There is a map near the entrance which directs you to the grave sites of the (in)famous.

Who the hell is the clown?




We were going along, quietly mocking the living




and also the dead, as we like to do (you may find that cold or lacking in empathy but I can assure you I am only returning the favor—the dead are surely mocking the living and if they are not then they have no business being dead. If death does not strip away every vestige of our human absurdities then what is the point?)

Besides which if the dead did not wish to be mocked then they should not give us so much to mock them about. After all, who the hell needs to buried in a castle? What does that say about you and your life? That you always wanted to live in a castle? That you slaved away your life for enough money to afford a castle in death?



Nothing says that you were a rich and powerful man more than having a bare breasted woman holding a giant condom for you:



or that you were so beloved in life that you need not one but two permanent mourners:




And then there was this:




which deserves a close-up. Were you a vampire? Did your family hate you? Why would anyone put such a thing on a tombstone?




We visited with Oscar Wilde, he of one of my favorite quotes, ‘we are all in the gutter, some of us are looking at the stars’




Je t'aime Oscar, someone scribbled on his tombstone, while hundreds of others left lipstick kisses.







Then we visited with Jim Morrison, also originator of one of my favorite quotes, ‘I woke up this morning and I got myself a beer, the future’s uncertain and the end is always near.’

And someone thoughtfully left him an empty beer can as if to express their own appreciation of that sentiment.

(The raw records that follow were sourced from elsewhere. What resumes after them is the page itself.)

==> run.sh <==
#!/bin/bash
# OpenROAD 26Q1-2900-gdf79404cd8, Yosys 0.63+post, stock flow scripts
make -C /OpenROAD-flow-scripts/flow DESIGN_CONFIG=/design/flow/config.mk WORK_HOME=/design/flow/orfs finish
==> config.mk <==
export PLATFORM = sky130hd
export DESIGN_NAME = seg_led_top
export DESIGN_NICKNAME = seg_led_top
export VERILOG_FILES = /design/flow/design.v
export SDC_FILE = /design/flow/constraint.sdc
export NUM_CORES = 4
export LEC_CHECK = 1
export CORE_UTILIZATION = 50
==> constraint.sdc <==
current_design seg_led_top

set clk_period 5.0
set clk_io_pct 0.2

create_clock -name clk0 -period $clk_period [get_ports {clk}]

set non_clock_inputs [all_inputs -no_clocks]
set_input_delay [expr $clk_period * $clk_io_pct] -clock clk0 $non_clock_inputs
set_output_delay [expr $clk_period * $clk_io_pct] -clock clk0 [all_outputs]
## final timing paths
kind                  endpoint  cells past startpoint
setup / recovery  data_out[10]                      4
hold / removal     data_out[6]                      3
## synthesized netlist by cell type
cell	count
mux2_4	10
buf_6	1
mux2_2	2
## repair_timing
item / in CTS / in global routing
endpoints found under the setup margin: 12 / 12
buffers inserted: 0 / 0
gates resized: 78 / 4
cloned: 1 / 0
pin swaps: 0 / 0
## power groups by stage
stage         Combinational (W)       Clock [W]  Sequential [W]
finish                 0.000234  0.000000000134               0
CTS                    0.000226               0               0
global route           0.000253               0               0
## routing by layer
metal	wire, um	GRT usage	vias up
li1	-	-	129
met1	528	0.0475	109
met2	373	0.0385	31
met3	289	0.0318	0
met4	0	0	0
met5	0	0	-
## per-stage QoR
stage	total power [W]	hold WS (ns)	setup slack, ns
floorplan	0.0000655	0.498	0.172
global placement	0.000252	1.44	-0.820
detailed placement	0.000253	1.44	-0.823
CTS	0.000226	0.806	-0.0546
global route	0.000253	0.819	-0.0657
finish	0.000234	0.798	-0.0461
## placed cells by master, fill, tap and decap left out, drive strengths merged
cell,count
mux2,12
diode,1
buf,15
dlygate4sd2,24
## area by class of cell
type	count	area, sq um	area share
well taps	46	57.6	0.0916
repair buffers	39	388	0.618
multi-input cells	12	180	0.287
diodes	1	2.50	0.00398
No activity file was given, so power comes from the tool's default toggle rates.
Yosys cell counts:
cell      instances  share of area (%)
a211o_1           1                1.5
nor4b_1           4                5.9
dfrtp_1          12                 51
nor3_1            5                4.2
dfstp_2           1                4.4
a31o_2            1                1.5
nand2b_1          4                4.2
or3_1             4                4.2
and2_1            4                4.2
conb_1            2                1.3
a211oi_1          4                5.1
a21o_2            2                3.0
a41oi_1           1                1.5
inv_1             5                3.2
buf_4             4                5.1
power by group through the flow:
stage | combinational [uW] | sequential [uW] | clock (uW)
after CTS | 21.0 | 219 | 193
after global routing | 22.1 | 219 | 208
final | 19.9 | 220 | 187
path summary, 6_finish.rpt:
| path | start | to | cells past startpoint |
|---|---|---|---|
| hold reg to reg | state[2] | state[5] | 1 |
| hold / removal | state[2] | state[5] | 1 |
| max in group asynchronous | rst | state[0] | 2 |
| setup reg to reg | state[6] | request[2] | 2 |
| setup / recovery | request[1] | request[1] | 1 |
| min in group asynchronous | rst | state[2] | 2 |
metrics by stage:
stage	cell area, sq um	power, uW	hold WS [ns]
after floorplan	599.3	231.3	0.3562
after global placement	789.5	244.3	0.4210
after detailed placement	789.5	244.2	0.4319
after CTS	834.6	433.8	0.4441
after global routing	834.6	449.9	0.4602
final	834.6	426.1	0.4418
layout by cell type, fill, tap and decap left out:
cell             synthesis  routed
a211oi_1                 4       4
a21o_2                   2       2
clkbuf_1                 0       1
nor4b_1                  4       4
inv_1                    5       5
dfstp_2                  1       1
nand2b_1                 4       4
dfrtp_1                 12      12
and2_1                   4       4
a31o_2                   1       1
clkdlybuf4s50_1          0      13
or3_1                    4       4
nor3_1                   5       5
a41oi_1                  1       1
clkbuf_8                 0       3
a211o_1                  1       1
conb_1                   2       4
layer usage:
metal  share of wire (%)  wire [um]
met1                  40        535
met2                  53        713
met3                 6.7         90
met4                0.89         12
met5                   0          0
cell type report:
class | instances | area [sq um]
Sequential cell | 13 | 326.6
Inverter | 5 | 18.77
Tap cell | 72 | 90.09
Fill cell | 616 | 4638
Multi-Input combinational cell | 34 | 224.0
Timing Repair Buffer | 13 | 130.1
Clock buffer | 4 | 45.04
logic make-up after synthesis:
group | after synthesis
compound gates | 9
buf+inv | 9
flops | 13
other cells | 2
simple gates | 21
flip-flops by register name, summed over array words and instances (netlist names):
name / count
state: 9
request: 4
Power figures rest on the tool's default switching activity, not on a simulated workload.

His grave has been fenced in since a couple were discovered having sex on it.





The Greek inscription on the bottom enigmatically has two translations:

'one who fights his own demons'

'true to his own spirit'

Whichever was intended, certainly both applied.






And then as we headed for the exit, we came across this:





and this:




and this:







and this:














And I came as close to crying in public as I ever have.

Many people are casually misanthropic, such as anarchists and hipsters who hate just because they enjoy the act of hating. They define themselves by their hatred. I consider them dilettantes. My misanthropy has been carefully cultivated, well thought out, rationally reasoned and reality based. Grown from a single seed self-planted in my early teens my misanthropy grows straight and true with prudent pruning throughout the years to keep stray growth at bay. I have always thought, from my early teen years, how absurd we are as humans. An animal may kill another for food or for territory or for the right to mate or the right to lead, but only humans will kill another human because of an idea.

What, exactly, is an idea? Let’s take it to the quantum level. Isn’t an idea merely an impulse in the brain? A firing of synapse and dendrite, a micro-jolt of electricity. An idea, any idea, no matter how powerful, has no more substance than air, than the fleeting spark off a flint. An idea is a puff of smoke, the evening breeze, the vapor rising from the ground after a summer rain. An idea, good, bad or indifferent, contains less electricity than the static cling coming off your socks fresh from the dryer. You can’t hold an idea in your hand, put it in the bank, barter it away, have sex with it or eat it, yet men will kill one another for a single one of them; not so they can possess it but rather so they can destroy it.

I’ve always believed that this distinction alone is what marks our species as hopelessly irrelevant and doomed to annihilation by our own hand. It is the fount of my misanthropy, the Schaden in my freude. In my heart I know that as a species we are fucking idiots and every bit deserving of whatever self-induced extinction we settle upon be it melting polar ice caps, peak phosphorus, nuclear conflagration, man-made virus, or just killing one another out of simple fear of each other and a perverse love of guns.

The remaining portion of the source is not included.